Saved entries
────────────────

Background: an optimization exercise with open tools, aiming at small area, a short achievable clock period and few clock cycles per item. Do not read the settings as production practice. In this exercise RTL edits were held to simulation tests only and were not proved equivalent to the original. Power and IR drop assume default switching activity.

// execute_pipe
module execute_pipe #(
  parameter int WIDTH  = 64,
  parameter bit MUL_EN = 1'b1
) (
  input  logic             clock,
  input  logic             reset,
  input  logic             in_valid,
  input  logic [3:0]       icode,
  input  logic [3:0]       ifun,
  input  logic [WIDTH-1:0] valA,
  input  logic [WIDTH-1:0] valB,
  input  logic [WIDTH-1:0] valC,
  input  logic [3:0]       dstE,
  input  logic [3:0]       dstM,
  input  logic             m_exc,
  input  logic             stall,
  input  logic             bubble,
  output logic             busy,
  output logic             out_valid,
  output logic [3:0]       e_icode,
  output logic             e_cnd,
  output logic [WIDTH-1:0] e_valE,
  output logic [WIDTH-1:0] e_valA,
  output logic [3:0]       e_dstE,
  output logic [3:0]       e_dstM,
  output logic             zf,
  output logic             sf,
  output logic             of
);
Size: roughly 3800 cells after synthesis, roughly 280 flip-flops, roughly 360 I/O pins, roughly 30000 µm² of cells after synthesis.
==> flow/config.mk <==
export PLATFORM = sky130hd
export DESIGN_NAME = execute_pipe
export DESIGN_NICKNAME = execute_pipe
export VERILOG_FILES = /design/flow/design.v
export SDC_FILE = /design/flow/constraint.sdc
export NUM_CORES = 4
export LEC_CHECK = 0
export CAP_MARGIN = 20
export CORE_MARGIN = 2
export CORE_UTILIZATION = 35
export SETUP_SLACK_MARGIN = 1.0
export SLEW_MARGIN = 20
==> flow/constraint.sdc <==
create_clock -name core_clock -period 7.0 [get_ports {clock}]
set_input_delay 1.4000 -clock core_clock [delete_from_list [all_inputs] [get_ports {clock}]]
set_output_delay 1.4000 -clock core_clock [all_outputs]
set_load 0.01 [all_outputs]
standard.sh (not shown) runs the stock make flow with config.mk's settings and CLKGATE_MAP_FILE= SYNTH_SCRIPT=/design/flow/synth_recipe.tcl, a recipe that flattens the netlist after the stock synthesis.
==> flow/flow/run.sh <==
#!/bin/bash
# The standard layout, with plain buffers (buf_2) on the ports in place of the delay buffers
# buffer_ports picks by default. Each tool's full output is in orfs/logs; standard.sh's own
# output goes to standard.log.
set -euo pipefail
export BUFFER_PORTS_ARGS="-buffer_cell sky130_fd_sc_hd__buf_2"
bash standard.sh > standard.log 2>&1
Testbench counts at the start, summed over its fixed seeds: cycles 31,668, items 16,000.
Rerun with:
--- a/flow/config.mk
+++ b/flow/config.mk
@@ -9,4 +9,5 @@
 export CORE_MARGIN = 2
 export CORE_UTILIZATION = 35
+export CTS_BUF_LIST = sky130_fd_sc_hd__clkbuf_8
 export SETUP_SLACK_MARGIN = 1.0
 export SLEW_MARGIN = 20
After rerunning: Clock-buffer cell count rose by 12; design area falls slightly; register-to-register slack gains 0.02 ns; routed wire length barely changes; power came out lower slightly; fmax is higher slightly; utilization decreases by 0.16 points; worst setup slack gets better by 0.031 ns; sequential share of layout area barely changes.
Rerun with:
--- a/flow/config.mk
+++ b/flow/config.mk
@@ -9,5 +9,4 @@
 export CORE_MARGIN = 2
 export CORE_UTILIZATION = 35
-export CTS_BUF_LIST = sky130_fd_sc_hd__clkbuf_8
-export SETUP_SLACK_MARGIN = 1.0
+export SETUP_SLACK_MARGIN = 1.2
 export SLEW_MARGIN = 20
Outcome: Power is higher by about 5%. Area after synthesis stays the same. Via count is higher by 0.37%. Sequential share of layout area is lower by 0.60 points. First-iteration DRC count is higher by 2.3%. Clock-buffer cell count is lower by 14. Setup slack gets better by 0.016 ns. Cell area is higher by 3.1%. Cell count is about the same.
Rerun with:
==> flow/flow/run.sh (replaced) <==
#!/bin/bash
# The standard layout, with plain buffers (buf_1) on the ports in place of the delay buffers
# buffer_ports picks by default. Each tool's full output is in orfs/logs; standard.sh's own
# output goes to standard.log.
set -euo pipefail
export BUFFER_PORTS_ARGS="-buffer_cell sky130_fd_sc_hd__buf_1"
bash standard.sh > standard.log 2>&1
--- a/flow/config.mk
+++ b/flow/config.mk
@@ -9,4 +9,4 @@
 export CORE_MARGIN = 2
 export CORE_UTILIZATION = 35
-export SETUP_SLACK_MARGIN = 1.2
+export SETUP_SLACK_MARGIN = 1.0
 export SLEW_MARGIN = 20
After rerunning: Wire length rises slightly; count of clock-buffer cells in the layout rose by 2; non-clock buffer count is lower by 2; hold slack improves by 0.0060 ns; sequential power stays flat; area after synthesis is unchanged; global-route usage goes up by 0.48 points; sequential share of layout area grows by 0.58 points; utilization is lower by 1.2 points.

────────────────

• **What the task requires**: Each record should be repeated in full, exactly as it is written.

• **Task output**:
Background: an optimization exercise with open tools, aiming at small area, a short achievable clock period and few clock cycles per item. Do not read the settings as production practice. In this exercise RTL edits were held to simulation tests only and were not proved equivalent to the original. Power and IR drop assume default switching activity.

// execute_pipe
module execute_pipe #(
  parameter int WIDTH  = 64,
  parameter bit MUL_EN = 1'b1
) (
  input  logic             clock,
  input  logic             reset,
  input  logic             in_valid,
  input  logic [3:0]       icode,
  input  logic [3:0]       ifun,
  input  logic [WIDTH-1:0] valA,
  input  logic [WIDTH-1:0] valB,
  input  logic [WIDTH-1:0] valC,
  input  logic [3:0]       dstE,
  input  logic [3:0]       dstM,
  input  logic             m_exc,
  input  logic             stall,
  input  logic             bubble,
  output logic             busy,
  output logic             out_valid,
  output logic [3:0]       e_icode,
  output logic             e_cnd,
  output logic [WIDTH-1:0] e_valE,
  output logic [WIDTH-1:0] e_valA,
  output logic [3:0]       e_dstE,
  output logic [3:0]       e_dstM,
  output logic             zf,
  output logic             sf,
  output logic             of
);
Size: roughly 3800 cells after synthesis, roughly 280 flip-flops, roughly 360 I/O pins, roughly 30000 µm² of cells after synthesis.
==> flow/config.mk <==
export PLATFORM = sky130hd
export DESIGN_NAME = execute_pipe
export DESIGN_NICKNAME = execute_pipe
export VERILOG_FILES = /design/flow/design.v
export SDC_FILE = /design/flow/constraint.sdc
export NUM_CORES = 4
export LEC_CHECK = 0
export CAP_MARGIN = 20
export CORE_MARGIN = 2
export CORE_UTILIZATION = 35
export SETUP_SLACK_MARGIN = 1.0
export SLEW_MARGIN = 20
==> flow/constraint.sdc <==
create_clock -name core_clock -period 7.0 [get_ports {clock}]
set_input_delay 1.4000 -clock core_clock [delete_from_list [all_inputs] [get_ports {clock}]]
set_output_delay 1.4000 -clock core_clock [all_outputs]
set_load 0.01 [all_outputs]
standard.sh (not shown) runs the stock make flow with config.mk's settings and CLKGATE_MAP_FILE= SYNTH_SCRIPT=/design/flow/synth_recipe.tcl, a recipe that flattens the netlist after the stock synthesis.
==> flow/flow/run.sh <==
#!/bin/bash
# The standard layout, with plain buffers (buf_2) on the ports in place of the delay buffers
# buffer_ports picks by default. Each tool's full output is in orfs/logs; standard.sh's own
# output goes to standard.log.
set -euo pipefail
export BUFFER_PORTS_ARGS="-buffer_cell sky130_fd_sc_hd__buf_2"
bash standard.sh > standard.log 2>&1
Testbench counts at the start, summed over its fixed seeds: cycles 31,668, items 16,000.
Rerun with:
--- a/flow/config.mk
+++ b/flow/config.mk
@@ -9,4 +9,5 @@
 export CORE_MARGIN = 2
 export CORE_UTILIZATION = 35
+export CTS_BUF_LIST = sky130_fd_sc_hd__clkbuf_8
 export SETUP_SLACK_MARGIN = 1.0
 export SLEW_MARGIN = 20
After rerunning: Clock-buffer cell count rose by 12; design area falls slightly; register-to-register slack gains 0.02 ns; routed wire length barely changes; power came out lower slightly; fmax is higher slightly; utilization decreases by 0.16 points; worst setup slack gets better by 0.031 ns; sequential share of layout area barely changes.
Rerun with:
--- a/flow/config.mk
+++ b/flow/config.mk
@@ -9,5 +9,4 @@
 export CORE_MARGIN = 2
 export CORE_UTILIZATION = 35
-export CTS_BUF_LIST = sky130_fd_sc_hd__clkbuf_8
-export SETUP_SLACK_MARGIN = 1.0
+export SETUP_SLACK_MARGIN = 1.2
 export SLEW_MARGIN = 20
Outcome: Power is higher by about 5%. Area after synthesis stays the same. Via count is higher by 0.37%. Sequential share of layout area is lower by 0.60 points. First-iteration DRC count is higher by 2.3%. Clock-buffer cell count is lower by 14. Setup slack gets better by 0.016 ns. Cell area is higher by 3.1%. Cell count is about the same.
Rerun with:
==> flow/flow/run.sh (replaced) <==
#!/bin/bash
# The standard layout, with plain buffers (buf_1) on the ports in place of the delay buffers
# buffer_ports picks by default. Each tool's full output is in orfs/logs; standard.sh's own
# output goes to standard.log.
set -euo pipefail
export BUFFER_PORTS_ARGS="-buffer_cell sky130_fd_sc_hd__buf_1"
bash standard.sh > standard.log 2>&1
--- a/flow/config.mk
+++ b/flow/config.mk
@@ -9,4 +9,4 @@
 export CORE_MARGIN = 2
 export CORE_UTILIZATION = 35
-export SETUP_SLACK_MARGIN = 1.2
+export SETUP_SLACK_MARGIN = 1.0
 export SLEW_MARGIN = 20
After rerunning: Wire length rises slightly; count of clock-buffer cells in the layout rose by 2; non-clock buffer count is lower by 2; hold slack improves by 0.0060 ns; sequential power stays flat; area after synthesis is unchanged; global-route usage goes up by 0.48 points; sequential share of layout area grows by 0.58 points; utilization is lower by 1.2 points.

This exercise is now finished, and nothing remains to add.